• _EXERCISE DIRECTIONS_
Find the lines of data that contain the string "which", then list them.

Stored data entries
=== Section Start ===
<file path="src/rtl/cdm_pkg.sv">
// Shared types and constants for the CDM16 sequential multiplier controller.
package cdm_pkg;

  localparam int LANE_W    = 8;
  localparam int PROD_W    = 16;
  localparam int NUM_LANES = 4;

  // One state per partial product, plus idle and result-hold.
  typedef enum logic [2:0] {
    IDLE,
    LL,
    HL,
    LH,
    HH,
    DONE
  } state_t;

  // Lowest byte lane that the current partial product lands in.
  // The product's low byte goes to that lane and its high byte to the next lane up.
  function automatic logic [1:0] lane_base(input state_t s);
    case (s)
      HL, LH:  lane_base = 2'd1;
      HH:      lane_base = 2'd2;
      default: lane_base = 2'd0;
    endcase
  endfunction

endpackage

</file>
<file path="src/rtl/Arraymul_eight_eight.sv">
// Exact 8x8 array multiplier built as a sum of shifted partial-product rows.
module Arraymul_eight_eight
  import cdm_pkg::*;
(
  input  logic [LANE_W-1:0] a,
  input  logic [LANE_W-1:0] b,
  output logic [PROD_W-1:0] p
);

  // Add one shifted copy of a for every set bit of b.
  always_comb begin
    p = '0;
    for (int i = 0; i < LANE_W; i++) begin
      if (b[i]) p = p + ({{(PROD_W-LANE_W){1'b0}}, a} << i);
    end
  end

endmodule

</file>
<file path="src/rtl/adder8_8.sv">
// Byte-lane adder: the sum wraps modulo 256 and there is no carry-out.
module adder8_8
  import cdm_pkg::*;
(
  input  logic [LANE_W-1:0] a,
  input  logic [LANE_W-1:0] b,
  output logic [LANE_W-1:0] s
);

  assign s = a + b;

endmodule

</file>
<file path="src/rtl/cdm16_lane_acc.sv">
// Four independent byte-lane accumulators. Each product is added into lanes
// base and base+1. Lanes never exchange carries.
module cdm16_lane_acc
  import cdm_pkg::*;
(
  input  logic                                 clk,
  input  logic                                 rst,
  input  logic                                 clr,
  input  logic                                 acc_en,
  input  logic [1:0]                           base,
  input  logic [PROD_W-1:0]                    p,
  output logic [NUM_LANES-1:0][LANE_W-1:0]     lanes
);

  logic [NUM_LANES-1:0][LANE_W-1:0] lane_q, addend, sum;

  // Lanes start at zero after clr. L0 and L3 therefore only ever receive a
  // single product byte, so their "load" is the same as an add to zero.
  for (genvar gi = 0; gi < NUM_LANES; gi++) begin : g_lane
    localparam logic [2:0] IDX = 3'(gi);
    assign addend[gi] = ({1'b0, base} == IDX)         ? p[LANE_W-1:0]      :
                        ({1'b0, base} + 3'd1 == IDX)  ? p[PROD_W-1:LANE_W] :
                                                        '0;
    adder8_8 u_add (.a(lane_q[gi]), .b(addend[gi]), .s(sum[gi]));
  end

  // Lane registers: clear on accept, accumulate during product cycles.
  always_ff @(posedge clk or posedge rst) begin
    if (rst)         lane_q <= '0;
    else if (clr)    lane_q <= '0;
    else if (acc_en) lane_q <= sum;
  end

  assign lanes = lane_q;

endmodule

</file>
<file path="src/rtl/cdm8_40.sv">
// Approximate 8x8 multiplier. It forms four exact 4x4 nibble products and
// accumulates them into 4-bit lanes. Any carry out of a nibble lane is dropped,
// which is the same carry-disregard scheme applied one level down.
module cdm8_40
  import cdm_pkg::*;
(
  input  logic [LANE_W-1:0] a,
  input  logic [LANE_W-1:0] b,
  output logic [PROD_W-1:0] p
);

  logic [7:0] pll, phl, plh, phh;
  logic [3:0] n0, n1, n2, n3;

  assign pll = {4'b0, a[3:0]} * {4'b0, b[3:0]};
  assign phl = {4'b0, a[7:4]} * {4'b0, b[3:0]};
  assign plh = {4'b0, a[3:0]} * {4'b0, b[7:4]};
  assign phh = {4'b0, a[7:4]} * {4'b0, b[7:4]};

  assign n0 = pll[3:0];
  assign n1 = pll[7:4] + phl[3:0] + plh[3:0];
  assign n2 = phl[7:4] + plh[7:4] + phh[3:0];
  assign n3 = phh[7:4];

  assign p = {n3, n2, n1, n0};

endmodule

</file>
<file path="src/rtl/cdm16_seq_ctrl.sv">
// CDM16 sequential controller. Issues one 8x8 partial product per clock into
// byte-lane accumulators and drops inter-lane carries. Valid/ready on both sides.
module cdm16_seq_ctrl
  import cdm_pkg::*;
#(
  parameter int CNT_W = 16
) (
  input  logic             clk,
  input  logic             rst,
  input  logic             in_valid,
  output logic             in_ready,
  input  logic [15:0]      A,
  input  logic [15:0]      B,
  output logic             out_valid,
  input  logic             out_ready,
  output logic [31:0]      R,
  output logic             busy,
  output logic [CNT_W-1:0] op_cnt
);

  state_t                           state;
  logic [15:0]                      a_q, b_q;
  logic [LANE_W-1:0]                mul_a, mul_b;
  logic [PROD_W-1:0]                p_cdm, p_mul, p_sel;
  logic [NUM_LANES-1:0][LANE_W-1:0] lanes;
  logic                             acc_en, clr;

  // The LL product uses the approximate unit, which sees only the low bytes.
  cdm8_40 u_cdm (.a(a_q[7:0]), .b(b_q[7:0]), .p(p_cdm));

  // Select the byte pair that the shared exact multiplier works on in this state.
  always_comb begin
    mul_a = a_q[15:8];
    mul_b = b_q[7:0];
    case (state)
      LH:      begin mul_a = a_q[7:0];  mul_b = b_q[15:8]; end
      HH:      begin mul_a = a_q[15:8]; mul_b = b_q[15:8]; end
      default: ;
    endcase
  end

  Arraymul_eight_eight u_mul (.a(mul_a), .b(mul_b), .p(p_mul));

  assign p_sel  = (state == LL) ? p_cdm : p_mul;
  assign acc_en = (state == LL) || (state == HL) || (state == LH) || (state == HH);
  assign clr    = (state == IDLE) && in_valid && in_ready;

  cdm16_lane_acc u_acc (
    .clk    (clk),
    .rst    (rst),
    .clr    (clr),
    .acc_en (acc_en),
    .base   (lane_base(state)),
    .p      (p_sel),
    .lanes  (lanes)
  );

  // R comes straight from the lane registers, so it stays stable while in DONE.
  assign R = lanes;

  // Sequencer with registered handshake and status outputs.
  always_ff @(posedge clk or posedge rst) begin
    if (rst) begin
      state     <= IDLE;
      in_ready  <= 1'b1;
      out_valid <= 1'b0;
      busy      <= 1'b0;
      op_cnt    <= '0;
      a_q       <= '0;
      b_q       <= '0;
    end else begin
      case (state)
        IDLE: if (in_valid && in_ready) begin
          a_q      <= A;
          b_q      <= B;
          in_ready <= 1'b0;
          busy     <= 1'b1;
          state    <= LL;
        end
        LL: state <= HL;
        HL: state <= LH;
        LH: state <= HH;
        HH: begin
          out_valid <= 1'b1;
          state     <= DONE;
        end
        DONE: if (out_ready) begin
          out_valid <= 1'b0;
          op_cnt    <= op_cnt + CNT_W'(1);
          in_ready  <= 1'b1;
          busy      <= 1'b0;
          state     <= IDLE;
        end
        default: state <= IDLE;
      endcase
    end
  end

endmodule

</file>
=== Section End ===
• _TASK ANSWER_
// which is the same carry-disregard scheme applied one level down.
  // The LL product uses the approximate unit, which sees only the low bytes.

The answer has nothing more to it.